Each record that follows is to be output in full, precisely as written.

(Stored entries)
::::
== pepper ==
==> flow/design.v <==
module Decoder_Unit (
    input [1 : 0] DEC_ALU_FUNC,
    output reg DEC_Arith_Enable, DEC_Logic_Enable, DEC_CMP_Enable, DEC_Shift_Enable
);
always @(*) begin
    DEC_Arith_Enable = 1'b0;
    DEC_Logic_Enable = 1'b0;
    DEC_CMP_Enable   = 1'b0;
    DEC_Shift_Enable = 1'b0;
    case (DEC_ALU_FUNC)
        2'b00: DEC_Arith_Enable = 1'b1;
        2'b01: DEC_Logic_Enable = 1'b1;
        2'b10: DEC_CMP_Enable   = 1'b1;
        2'b11: DEC_Shift_Enable = 1'b1;
        default: begin
            DEC_Arith_Enable = 1'b0;
            DEC_Logic_Enable = 1'b0;
            DEC_CMP_Enable   = 1'b0;
            DEC_Shift_Enable = 1'b0; 
    end
    endcase
end
endmodule
module Arithmetic_Unit #(
    parameter A_WIDTH = 16,
    parameter B_WIDTH = 16
) (
    input clk,rst,
    input [A_WIDTH - 1 : 0] A,
    input [B_WIDTH - 1 : 0] B,
    input [1 : 0] Arith_ALU_FUNC,
    input Arith_Enable,
    output reg [A_WIDTH + B_WIDTH - 1 : 0] Arith_OUT,
    output reg Carry_OUT, Arith_Flag       
);
reg [A_WIDTH + B_WIDTH - 1 : 0] ADD_Signal;
always @(posedge clk or negedge rst) begin
    if(!rst) begin 
        Arith_OUT  <=  'b0;
        Carry_OUT  <= 1'b0; 
        Arith_Flag <= 1'b0; 
end
else begin
    Arith_Flag <= Arith_Enable;
    if(Arith_Enable) begin
        case (Arith_ALU_FUNC)
            2'b00: begin
                if (A_WIDTH >= B_WIDTH) begin
                    Arith_OUT <= A + B;
                    {Carry_OUT,ADD_Signal[A_WIDTH - 1 : 0]} <= A + B;
                end
                else begin
                    Arith_OUT <= A + B;
                    {Carry_OUT,ADD_Signal[B_WIDTH - 1 : 0]} <= A + B;
                end
            end
            2'b01: Arith_OUT <= A - B;
            2'b10: Arith_OUT <= A * B;
            2'b11: Arith_OUT <= (B == 0) ? 'b0 : A / B;
            default: begin
                Arith_OUT <=  'b0;
                Carry_OUT <= 1'b0; 
            end
        endcase 
    end
  end
end
endmodule
module Logic_Unit #(
    parameter A_WIDTH = 16,
    parameter B_WIDTH = 16
) (
    input clk,rst,
    input [A_WIDTH - 1 : 0] A,
    input [B_WIDTH - 1 : 0] B,
    input [1 : 0] Logic_ALU_FUNC,
    input Logic_Enable,
    output reg [A_WIDTH + B_WIDTH - 1 : 0] Logic_OUT,
    output reg Logic_Flag       
);
always @(posedge clk or negedge rst) begin
    if(!rst) begin
    Logic_OUT  <= 16'b0;
    Logic_Flag <= 1'b0;
end
else begin
    Logic_Flag <= Logic_Enable;
    if(Logic_Enable) begin
        case (Logic_ALU_FUNC)
            2'b00: Logic_OUT <=   A & B; 
            2'b01: Logic_OUT <=   A | B;
            2'b10: Logic_OUT <= ~(A & B);
            2'b11: Logic_OUT <= ~(A | B);
            default: begin
                Logic_OUT <= 16'b0;
            end
        endcase
    end
  end
end
endmodule
module CMP_Unit #(
    parameter A_WIDTH = 16,
    parameter B_WIDTH = 16
) (
    input clk,rst,
    input [A_WIDTH - 1 : 0] A,
    input [B_WIDTH - 1 : 0] B,    
    input [1 : 0] CMP_ALU_FUNC,
    input CMP_Enable,
    output reg [A_WIDTH + B_WIDTH - 1 : 0] CMP_OUT,
    output reg CMP_Flag       
);
always @(posedge clk or negedge rst) begin
    if(!rst) begin
       CMP_OUT  <= 16'b0;
       CMP_Flag <= 1'b0;
    end
    else begin
    CMP_Flag <= CMP_Enable;    
    if(CMP_Enable) begin
        case (CMP_ALU_FUNC)
            2'b00: CMP_OUT <= 16'b0; 
            2'b01: begin
                if( A == B)
                CMP_OUT <= 16'b1;
                else
                CMP_OUT <= 16'b0;
            end
            2'b10:begin
                if( A > B)
                CMP_OUT <= 16'b10;
                else
                CMP_OUT <= 16'b0;
            end
            2'b11:begin
                if( A < B)
                CMP_OUT <= 16'b11;
                else
                CMP_OUT <= 16'b0;
            end
            default: begin
                CMP_OUT <= 16'b0;
            end
        endcase
    end
  end
end
endmodule
module Shift_Unit #(
    parameter A_WIDTH = 16,
    parameter B_WIDTH = 16
) (
    input clk,rst,
    input [A_WIDTH - 1 : 0] A,
    input [B_WIDTH - 1 : 0] B,
    input [1 : 0] Shift_ALU_FUNC,
    input Shift_Enable,
    output reg [A_WIDTH + B_WIDTH - 1 : 0] Shift_OUT,
    output reg Shift_Flag       
);
always @(posedge clk or negedge rst) begin
  if(!rst) begin
    Shift_OUT  <= 16'b0;
    Shift_Flag <= 1'b0;
end
else begin
    Shift_Flag <= Shift_Enable;
    if(Shift_Enable) begin
        case (Shift_ALU_FUNC)
            2'b00: Shift_OUT <= A >> 1; 
            2'b01: Shift_OUT <= A << 1;
            2'b10: Shift_OUT <= B >> 1;
            2'b11: Shift_OUT <= B << 1;
            default: begin
                Shift_OUT <= 16'b0;
            end
        endcase
    end
  end
end
endmodule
::::
> [YOUR SOLUTION]
== pepper ==
==> flow/design.v <==
module Decoder_Unit (
    input [1 : 0] DEC_ALU_FUNC,
    output reg DEC_Arith_Enable, DEC_Logic_Enable, DEC_CMP_Enable, DEC_Shift_Enable
);
always @(*) begin
    DEC_Arith_Enable = 1'b0;
    DEC_Logic_Enable = 1'b0;
    DEC_CMP_Enable   = 1'b0;
    DEC_Shift_Enable = 1'b0;
    case (DEC_ALU_FUNC)
        2'b00: DEC_Arith_Enable = 1'b1;
        2'b01: DEC_Logic_Enable = 1'b1;
        2'b10: DEC_CMP_Enable   = 1'b1;
        2'b11: DEC_Shift_Enable = 1'b1;
        default: begin
            DEC_Arith_Enable = 1'b0;
            DEC_Logic_Enable = 1'b0;
            DEC_CMP_Enable   = 1'b0;
            DEC_Shift_Enable = 1'b0; 
    end
    endcase
end
endmodule
module Arithmetic_Unit #(
    parameter A_WIDTH = 16,
    parameter B_WIDTH = 16
) (
    input clk,rst,
    input [A_WIDTH - 1 : 0] A,
    input [B_WIDTH - 1 : 0] B,
    input [1 : 0] Arith_ALU_FUNC,
    input Arith_Enable,
    output reg [A_WIDTH + B_WIDTH - 1 : 0] Arith_OUT,
    output reg Carry_OUT, Arith_Flag       
);
reg [A_WIDTH + B_WIDTH - 1 : 0] ADD_Signal;
always @(posedge clk or negedge rst) begin
    if(!rst) begin 
        Arith_OUT  <=  'b0;
        Carry_OUT  <= 1'b0; 
        Arith_Flag <= 1'b0; 
end
else begin
    Arith_Flag <= Arith_Enable;
    if(Arith_Enable) begin
        case (Arith_ALU_FUNC)
            2'b00: begin
                if (A_WIDTH >= B_WIDTH) begin
                    Arith_OUT <= A + B;
                    {Carry_OUT,ADD_Signal[A_WIDTH - 1 : 0]} <= A + B;
                end
                else begin
                    Arith_OUT <= A + B;
                    {Carry_OUT,ADD_Signal[B_WIDTH - 1 : 0]} <= A + B;
                end
            end
            2'b01: Arith_OUT <= A - B;
            2'b10: Arith_OUT <= A * B;
            2'b11: Arith_OUT <= (B == 0) ? 'b0 : A / B;
            default: begin
                Arith_OUT <=  'b0;
                Carry_OUT <= 1'b0; 
            end
        endcase 
    end
  end
end
endmodule
module Logic_Unit #(
    parameter A_WIDTH = 16,
    parameter B_WIDTH = 16
) (
    input clk,rst,
    input [A_WIDTH - 1 : 0] A,
    input [B_WIDTH - 1 : 0] B,
    input [1 : 0] Logic_ALU_FUNC,
    input Logic_Enable,
    output reg [A_WIDTH + B_WIDTH - 1 : 0] Logic_OUT,
    output reg Logic_Flag       
);
always @(posedge clk or negedge rst) begin
    if(!rst) begin
    Logic_OUT  <= 16'b0;
    Logic_Flag <= 1'b0;
end
else begin
    Logic_Flag <= Logic_Enable;
    if(Logic_Enable) begin
        case (Logic_ALU_FUNC)
            2'b00: Logic_OUT <=   A & B; 
            2'b01: Logic_OUT <=   A | B;
            2'b10: Logic_OUT <= ~(A & B);
            2'b11: Logic_OUT <= ~(A | B);
            default: begin
                Logic_OUT <= 16'b0;
            end
        endcase
    end
  end
end
endmodule
module CMP_Unit #(
    parameter A_WIDTH = 16,
    parameter B_WIDTH = 16
) (
    input clk,rst,
    input [A_WIDTH - 1 : 0] A,
    input [B_WIDTH - 1 : 0] B,    
    input [1 : 0] CMP_ALU_FUNC,
    input CMP_Enable,
    output reg [A_WIDTH + B_WIDTH - 1 : 0] CMP_OUT,
    output reg CMP_Flag       
);
always @(posedge clk or negedge rst) begin
    if(!rst) begin
       CMP_OUT  <= 16'b0;
       CMP_Flag <= 1'b0;
    end
    else begin
    CMP_Flag <= CMP_Enable;    
    if(CMP_Enable) begin
        case (CMP_ALU_FUNC)
            2'b00: CMP_OUT <= 16'b0; 
            2'b01: begin
                if( A == B)
                CMP_OUT <= 16'b1;
                else
                CMP_OUT <= 16'b0;
            end
            2'b10:begin
                if( A > B)
                CMP_OUT <= 16'b10;
                else
                CMP_OUT <= 16'b0;
            end
            2'b11:begin
                if( A < B)
                CMP_OUT <= 16'b11;
                else
                CMP_OUT <= 16'b0;
            end
            default: begin
                CMP_OUT <= 16'b0;
            end
        endcase
    end
  end
end
endmodule
module Shift_Unit #(
    parameter A_WIDTH = 16,
    parameter B_WIDTH = 16
) (
    input clk,rst,
    input [A_WIDTH - 1 : 0] A,
    input [B_WIDTH - 1 : 0] B,
    input [1 : 0] Shift_ALU_FUNC,
    input Shift_Enable,
    output reg [A_WIDTH + B_WIDTH - 1 : 0] Shift_OUT,
    output reg Shift_Flag       
);
always @(posedge clk or negedge rst) begin
  if(!rst) begin
    Shift_OUT  <= 16'b0;
    Shift_Flag <= 1'b0;
end
else begin
    Shift_Flag <= Shift_Enable;
    if(Shift_Enable) begin
        case (Shift_ALU_FUNC)
            2'b00: Shift_OUT <= A >> 1; 
            2'b01: Shift_OUT <= A << 1;
            2'b10: Shift_OUT <= B >> 1;
            2'b11: Shift_OUT <= B << 1;
            default: begin
                Shift_OUT <= 16'b0;
            end
        endcase
    end
  end
end
endmodule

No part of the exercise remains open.